From Last Hope Island by Lynne Olson. 

Until he became king of Norway, Haakon VII, the second son of the crown prince of Denmark, had barely set foot in the country. He did not learn to speak Norwegian until the age of thirty-three, shortly before his reign began. Known as Prince Carl in Denmark, he had been a modest, unassuming young royal who grew up believing he would never be king of anything, for which he was profoundly grateful. His mother had reportedly pressured him to marry the young Queen Wilhelmina of the Netherlands, but he had resisted, wanting nothing to do with the pomp and formality of official court life. Instead, he wooed and won his first cousin Maud, the sports-mad daughter of King Edward VII of Britain, who was as anxious for a quiet life, out of the limelight, as he was.*1 At the time of his marriage, Carl, who sported a tattoo of an anchor on his arm, was an officer in the Danish navy and planned to make it his career.
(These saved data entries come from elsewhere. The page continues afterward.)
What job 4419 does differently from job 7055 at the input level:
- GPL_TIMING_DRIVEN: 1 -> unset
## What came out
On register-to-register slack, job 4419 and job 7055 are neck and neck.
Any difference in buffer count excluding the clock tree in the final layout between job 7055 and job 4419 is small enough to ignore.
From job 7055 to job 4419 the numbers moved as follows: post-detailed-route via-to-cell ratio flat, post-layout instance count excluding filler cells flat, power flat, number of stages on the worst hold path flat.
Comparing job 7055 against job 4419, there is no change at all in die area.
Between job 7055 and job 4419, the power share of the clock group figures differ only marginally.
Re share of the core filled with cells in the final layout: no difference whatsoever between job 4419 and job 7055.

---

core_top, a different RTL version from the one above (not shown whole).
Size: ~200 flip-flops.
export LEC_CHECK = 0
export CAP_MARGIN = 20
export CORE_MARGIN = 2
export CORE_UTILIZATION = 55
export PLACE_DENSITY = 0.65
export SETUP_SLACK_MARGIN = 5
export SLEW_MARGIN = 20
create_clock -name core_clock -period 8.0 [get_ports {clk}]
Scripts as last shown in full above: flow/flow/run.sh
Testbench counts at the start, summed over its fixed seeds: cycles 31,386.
But in 1905, Norway’s declaration of independence from Sweden turned the life of the sailor prince upside down. The century-old union between the two countries had never been an equal one: Sweden, whose kings ruled both nations, had been the dominant partner from the beginning, and Norway had been growing increasingly restive. To lessen the chance of forceful Swedish opposition to their peaceful rebellion, Norwegian leaders said they would welcome a junior member of Sweden’s royal family as the country’s new monarch. Prince Carl, whose maternal grandfather was the king of Sweden and Norway, was the obvious choice.
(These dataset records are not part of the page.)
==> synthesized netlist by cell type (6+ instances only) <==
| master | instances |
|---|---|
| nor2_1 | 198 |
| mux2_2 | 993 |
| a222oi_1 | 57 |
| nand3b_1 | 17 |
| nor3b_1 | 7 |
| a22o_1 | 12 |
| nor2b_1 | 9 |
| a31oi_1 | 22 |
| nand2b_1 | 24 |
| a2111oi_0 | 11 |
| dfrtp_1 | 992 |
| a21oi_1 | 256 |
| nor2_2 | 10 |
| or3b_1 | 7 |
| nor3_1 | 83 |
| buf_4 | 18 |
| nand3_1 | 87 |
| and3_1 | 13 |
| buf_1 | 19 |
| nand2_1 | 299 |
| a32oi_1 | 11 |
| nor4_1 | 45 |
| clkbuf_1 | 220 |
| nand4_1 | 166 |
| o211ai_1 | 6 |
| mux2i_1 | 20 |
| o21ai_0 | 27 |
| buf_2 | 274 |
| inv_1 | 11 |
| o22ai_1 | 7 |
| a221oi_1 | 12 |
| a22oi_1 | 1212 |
The prince, however, was appalled at the idea. Not only did he want to remain in the Danish navy, he knew virtually nothing about Norway and its people. He was also acutely aware that many citizens of Norway, which had abolished its aristocracy in the nineteenth century, were in favor of a republic, not a monarchy. Under heavy pressure from his father-in-law, Edward VII, among others, he finally agreed—but only if Norway held a referendum on the issue. When 88 percent of the electorate voted for a monarchy, Carl was crowned, taking the ancient Norwegian royal name of Haakon. (His wife, English to the core, refused to renounce her given name: she was known as Queen Maud until the day she died in 1938. She continued, as she always had done, to address her husband as Charles, the Anglified version of Carl. “I actually have plans to make him completely English,” she confided to her diary early in their courtship.)

With Haakon as monarch, Norway boasted the most egalitarian kingdom in the world. Sir Frederick Ponsonby, an aide to Queen Maud’s father, once said that Norway was “so socialistic that a King and Queen seemed out of place.” After a visit to Oslo in 1911, Theodore Roosevelt wrote to an acquaintance that the insertion of a royal family into the most democratic society in Europe was like “Vermont offhandedly trying the experiment of having a King.”